L’émission « Bas les masques » est l’exemple type de la mise en scène de cette relation individu/société. C’est un magazine de société au sens de société d’individu, individu à la recherche de sa place et de sa relation à autrui.
 
 
L’informatique contemporaine est un instrument de communication, un amplificateur mental et cognitif. Les nouvelles technologies alimentent positivement ce dont la drogue était investi négativement : le sensation pure et le contact direct.
 
 
 
Le spectacle de réalité comme la drogue condensent les incertitudes de la responsabilité mais via des demandes de sens tendus entre communications et représentations, vitesse des réponses et lenteur de l’élaboration d’une vision.
 
Cette tendance va se poursuivre et la morale n’y pourra rien parce que la proximité et la vitesse donne l’impression d’une présence dans une société peu lisible.
L’expérience contemporaine de l’individu d’aujourd’hui est une interrogation massive sur l’incertitude des places qui ne trouve pas d’apaisement face aux questions qui s’expriment dans la plus grande confusion sur nos écran set ailleurs : la justice, la loi, la thérapie, la relation à soi et à l’autre.
 
 
La société d’individu est une société ou nous devons puiser dans le puits sans fond de notre propre individualité pour nous engager dans la relation avec aucune place assignée et l’incertitude d’en avoir une un jour.
 
 
La distance qui fait lien : politique et individualisme
 
 
Nous sommes dans un age d’apparence intérieure aux frontières imprécises et distances incertaines.
 
L’évolution des rapports aux psychotropes et à la télévision est caractéristique du développement massif de technologies identitaires et d’industries d’estime de soi.

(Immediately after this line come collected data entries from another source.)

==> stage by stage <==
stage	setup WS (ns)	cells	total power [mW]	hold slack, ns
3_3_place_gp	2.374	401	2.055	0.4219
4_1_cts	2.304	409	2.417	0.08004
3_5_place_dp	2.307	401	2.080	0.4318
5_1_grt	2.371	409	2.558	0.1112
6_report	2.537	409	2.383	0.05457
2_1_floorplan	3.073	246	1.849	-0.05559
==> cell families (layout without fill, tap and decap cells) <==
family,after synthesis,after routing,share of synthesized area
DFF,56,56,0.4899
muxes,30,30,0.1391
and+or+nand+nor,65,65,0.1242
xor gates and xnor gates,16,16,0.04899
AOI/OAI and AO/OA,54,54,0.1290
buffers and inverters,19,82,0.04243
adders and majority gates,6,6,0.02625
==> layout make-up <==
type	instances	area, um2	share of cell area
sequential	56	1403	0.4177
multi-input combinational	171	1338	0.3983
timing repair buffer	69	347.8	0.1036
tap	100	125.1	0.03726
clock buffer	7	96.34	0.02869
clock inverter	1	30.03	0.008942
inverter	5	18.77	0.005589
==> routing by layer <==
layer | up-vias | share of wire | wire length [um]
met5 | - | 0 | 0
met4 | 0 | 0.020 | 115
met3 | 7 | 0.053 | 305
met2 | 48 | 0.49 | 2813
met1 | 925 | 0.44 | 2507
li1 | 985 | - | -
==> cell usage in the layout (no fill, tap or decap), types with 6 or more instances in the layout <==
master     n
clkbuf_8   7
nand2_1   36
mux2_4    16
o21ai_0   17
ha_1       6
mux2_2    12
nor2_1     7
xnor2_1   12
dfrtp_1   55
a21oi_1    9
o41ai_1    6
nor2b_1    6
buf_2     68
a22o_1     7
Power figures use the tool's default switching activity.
## src/rtl/sample_stream_packer.sv

```systemverilog
// -----------------------------------------------------------------------------
// sample_stream_packer
//
// Serialises each captured sample beat into a variable-length frame of
// DATA_BITS-wide words on a valid/ready stream:
//   word 0 : {zero pad, diff_bitset}
//   word 1 : delta (uncaptured in_valid beats since the previous capture)
//   word 2+: changed samples, lowest channel index first
// A two-entry frame buffer (active + pending) absorbs back-pressure; a beat
// that finds both entries occupied is dropped and flagged on `overflow`.
//
// Ports:
//   clk             clock
//   rst             synchronous reset, active-high
//   in_valid        a sample beat is present (no upstream stall possible)
//   diff_bitset     changed-channel mask, bit j = channel j
//   data_compressed left-packed samples, word 0 = highest changed channel
//   out_data        stream word
//   out_valid       out_data is valid
//   out_ready       downstream accepts the word
//   out_last        final word of a frame
//   overflow        sticky drop flag
//   overflow_clr    clears overflow (a simultaneous drop wins)
// -----------------------------------------------------------------------------
module sample_stream_packer #(
    parameter int CHANNEL   = 8,
    parameter int DATA_BITS = 16
) (
    input  logic                           clk,
    input  logic                           rst,
    input  logic                           in_valid,
    input  logic [CHANNEL-1:0]             diff_bitset,
    input  logic [DATA_BITS*CHANNEL-1:0]   data_compressed,
    output logic [DATA_BITS-1:0]           out_data,
    output logic                           out_valid,
    input  logic                           out_ready,
    output logic                           out_last,
    output logic                           overflow,
    input  logic                           overflow_clr
);

    // Word index and popcount both need to reach CHANNEL+1.
    localparam int CW = $clog2(CHANNEL + 2);
    localparam logic [DATA_BITS-1:0] DELTA_MAX = {DATA_BITS{1'b1}};

    // Number of set bits in a channel mask.
    function automatic logic [CW-1:0] popcount(input logic [CHANNEL-1:0] bits);
        logic [CW-1:0] cnt;
        cnt = {CW{1'b0}};
        for (int i = 0; i < CHANNEL; i++) begin
            cnt = cnt + CW'(bits[i]);
        end
        return cnt;
    endfunction

    // Word `idx` of a frame; samples go out from packed word cnt-1 down to 0.
    function automatic logic [DATA_BITS-1:0] frame_word(
        input logic [CHANNEL-1:0]           bits,
        input logic [DATA_BITS-1:0]         delta,
        input logic [DATA_BITS*CHANNEL-1:0] data,
        input logic [CW-1:0]                cnt,
        input logic [CW-1:0]                idx
    );
        logic [DATA_BITS-1:0] word;
        logic [CW-1:0]        sel;
        word = {DATA_BITS{1'b0}};
        sel  = cnt + CW'(1) - idx;
        if (idx == CW'(0)) begin
            word[CHANNEL-1:0] = bits;
        end else if (idx == CW'(1)) begin
            word = delta;
        end else begin
            word = data[int'(sel)*DATA_BITS +: DATA_BITS];
        end
        return word;
    endfunction

    // Active frame (being emitted)
    logic                           act_vld_q,   act_vld_d;
    logic [CHANNEL-1:0]             act_bits_q,  act_bits_d;
    logic [DATA_BITS-1:0]           act_delta_q, act_delta_d;
    logic [DATA_BITS*CHANNEL-1:0]   act_data_q,  act_data_d;
    logic [CW-1:0]                  act_cnt_q,   act_cnt_d;
    logic [CW-1:0]                  act_idx_q,   act_idx_d;
    // Pending frame
    logic                           pnd_vld_q,   pnd_vld_d;
    logic [CHANNEL-1:0]             pnd_bits_q,  pnd_bits_d;
    logic [DATA_BITS-1:0]           pnd_delta_q, pnd_delta_d;
    logic [DATA_BITS*CHANNEL-1:0]   pnd_data_q,  pnd_data_d;
    logic [CW-1:0]                  pnd_cnt_q,   pnd_cnt_d;
    // Delta counter, sticky flag and registered stream outputs
    logic [DATA_BITS-1:0]           delta_q,     delta_d;
    logic                           ovf_q,       ovf_d;
    logic [DATA_BITS-1:0]           out_data_q,  out_data_d;
    logic                           out_last_q,  out_last_d;

    logic                           capturable_s;
    logic                           drop_s;
    logic                           fire_s;

    // Next-state: retire, promote, then capture/drop, then pre-compute outputs.
    always_comb begin
        act_vld_d   = act_vld_q;
        act_bits_d  = act_bits_q;
        act_delta_d = act_delta_q;
        act_data_d  = act_data_q;
        act_cnt_d   = act_cnt_q;
        act_idx_d   = act_idx_q;
        pnd_vld_d   = pnd_vld_q;
        pnd_bits_d  = pnd_bits_q;
        pnd_delta_d = pnd_delta_q;
        pnd_data_d  = pnd_data_q;
        pnd_cnt_d   = pnd_cnt_q;
        delta_d     = delta_q;
        drop_s      = 1'b0;

        fire_s       = act_vld_q & out_ready;
        // A saturated delta forces an (empty) frame so the counter never wraps.
        capturable_s = in_valid & ((|diff_bitset) | (delta_q == DELTA_MAX));

        // Retire or advance the active frame.
        if (fire_s && out_last_q) begin
            act_vld_d = 1'b0;
        end else if (fire_s) begin
            act_idx_d = act_idx_q + CW'(1);
        end else begin
            act_idx_d = act_idx_q;
        end

        // Promote pending into a freshly emptied active slot.
        if (!act_vld_d && pnd_vld_q) begin
            act_vld_d   = 1'b1;
            act_bits_d  = pnd_bits_q;
            act_delta_d = pnd_delta_q;
            act_data_d  = pnd_data_q;
            act_cnt_d   = pnd_cnt_q;
            act_idx_d   = {CW{1'b0}};
            pnd_vld_d   = 1'b0;
        end else begin
            pnd_vld_d   = pnd_vld_q;
        end

        // Capture the beat, drop it, or just count it.
        if (capturable_s && !act_vld_d) begin
            act_vld_d   = 1'b1;
            act_bits_d  = diff_bitset;
            act_delta_d = delta_q;
            act_data_d  = data_compressed;
            act_cnt_d   = popcount(diff_bitset);
            act_idx_d   = {CW{1'b0}};
            delta_d     = {DATA_BITS{1'b0}};
        end else if (capturable_s && !pnd_vld_d) begin
            pnd_vld_d   = 1'b1;
            pnd_bits_d  = diff_bitset;
            pnd_delta_d = delta_q;
            pnd_data_d  = data_compressed;
            pnd_cnt_d   = popcount(diff_bitset);
            delta_d     = {DATA_BITS{1'b0}};
        end else if (capturable_s) begin
            drop_s  = 1'b1;
            delta_d = (delta_q == DELTA_MAX) ? delta_q : delta_q + DATA_BITS'(1);
        end else if (in_valid) begin
            delta_d = delta_q + DATA_BITS'(1);
        end else begin
            delta_d = delta_q;
        end

        if (drop_s) begin
            ovf_d = 1'b1;
        end else if (overflow_clr) begin
            ovf_d = 1'b0;
        end else begin
            ovf_d = ovf_q;
        end

        if (act_vld_d) begin
            out_data_d = frame_word(act_bits_d, act_delta_d, act_data_d, act_cnt_d, act_idx_d);
            out_last_d = (act_idx_d == act_cnt_d + CW'(1));
        end else begin
            out_data_d = {DATA_BITS{1'b0}};
            out_last_d = 1'b0;
        end
    end

    // State and output registers with synchronous reset.
    always_ff @(posedge clk) begin
        if (rst) begin
            act_vld_q   <= 1'b0;
            act_bits_q  <= {CHANNEL{1'b0}};
            act_delta_q <= {DATA_BITS{1'b0}};
            act_data_q  <= {(DATA_BITS*CHANNEL){1'b0}};
            act_cnt_q   <= {CW{1'b0}};
            act_idx_q   <= {CW{1'b0}};
            pnd_vld_q   <= 1'b0;
            pnd_bits_q  <= {CHANNEL{1'b0}};
            pnd_delta_q <= {DATA_BITS{1'b0}};
            pnd_data_q  <= {(DATA_BITS*CHANNEL){1'b0}};
            pnd_cnt_q   <= {CW{1'b0}};
            delta_q     <= {DATA_BITS{1'b0}};
            ovf_q       <= 1'b0;
            out_data_q  <= {DATA_BITS{1'b0}};
            out_last_q  <= 1'b0;
        end else begin
            act_vld_q   <= act_vld_d;
            act_bits_q  <= act_bits_d;
            act_delta_q <= act_delta_d;
            act_data_q  <= act_data_d;
            act_cnt_q   <= act_cnt_d;
            act_idx_q   <= act_idx_d;
            pnd_vld_q   <= pnd_vld_d;
            pnd_bits_q  <= pnd_bits_d;
            pnd_delta_q <= pnd_delta_d;
            pnd_data_q  <= pnd_data_d;
            pnd_cnt_q   <= pnd_cnt_d;
            delta_q     <= delta_d;
            ovf_q       <= ovf_d;
            out_data_q  <= out_data_d;
            out_last_q  <= out_last_d;
        end
    end

    assign out_valid = act_vld_q;
    assign out_data  = out_data_q;
    assign out_last  = out_last_q;
    assign overflow  = ovf_q;

endmodule

```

Elles se bâtissent sur l’intégration de la subjectivité dans la technique (pharmacologique et électronique).
Un individu aujourd’hui, c’est de l’autonomie assistée.
 
Serions-nous tous des handicapés ; handicapés assistés par ces deux canaux pour rester dans une normalité devenue très chère mais dont les modèles sont néanmoins pluriels ce qui peut permettre à chacun de trouver une place qui puisse lui convenir ?
Psychotropes et télévision sont-ils les samus ou les pompiers pyromanes de l’individu incertain ?
On aboutit à une généralisation du handicap relationnel où s’intriquent en permanence le social et le psychisme. Cette situation se développe dans une société de dés inhibition et de modification du contrat social.
 
Entre l’économique, la communication et l’humanitaire, la politique est perdue de vue alors que sa présence reste une nécessité absolue dans une société d’individu.
 
 
L’individu est une construction instable et contradictoire de soi dans la relation à autrui.
Durkheim dit que « l’individu devient l’objet d’une sorte de religion » et constitue « une foi commune » mais il ne craint pas la dissolution du lien social car « cet accroissement de la vie psychique de l’individu n’affaiblit pas la société, elle ne fait que la transformer ».
 
La société est une table qui simultanément lie et sépare les convives .La politique est là pour garantir la solidité de la table, elle est la condition d’une distance qui fait lien. Elle doit régler les rapports entre les hommes de telle sorte que les articulations entre souci pour soi et pour autrui soient facilitées.
Il lui appartient d’augmenter l’énergie des hommes et de fournir un cadre de réponse sur ce que c’est que de vivre en commun.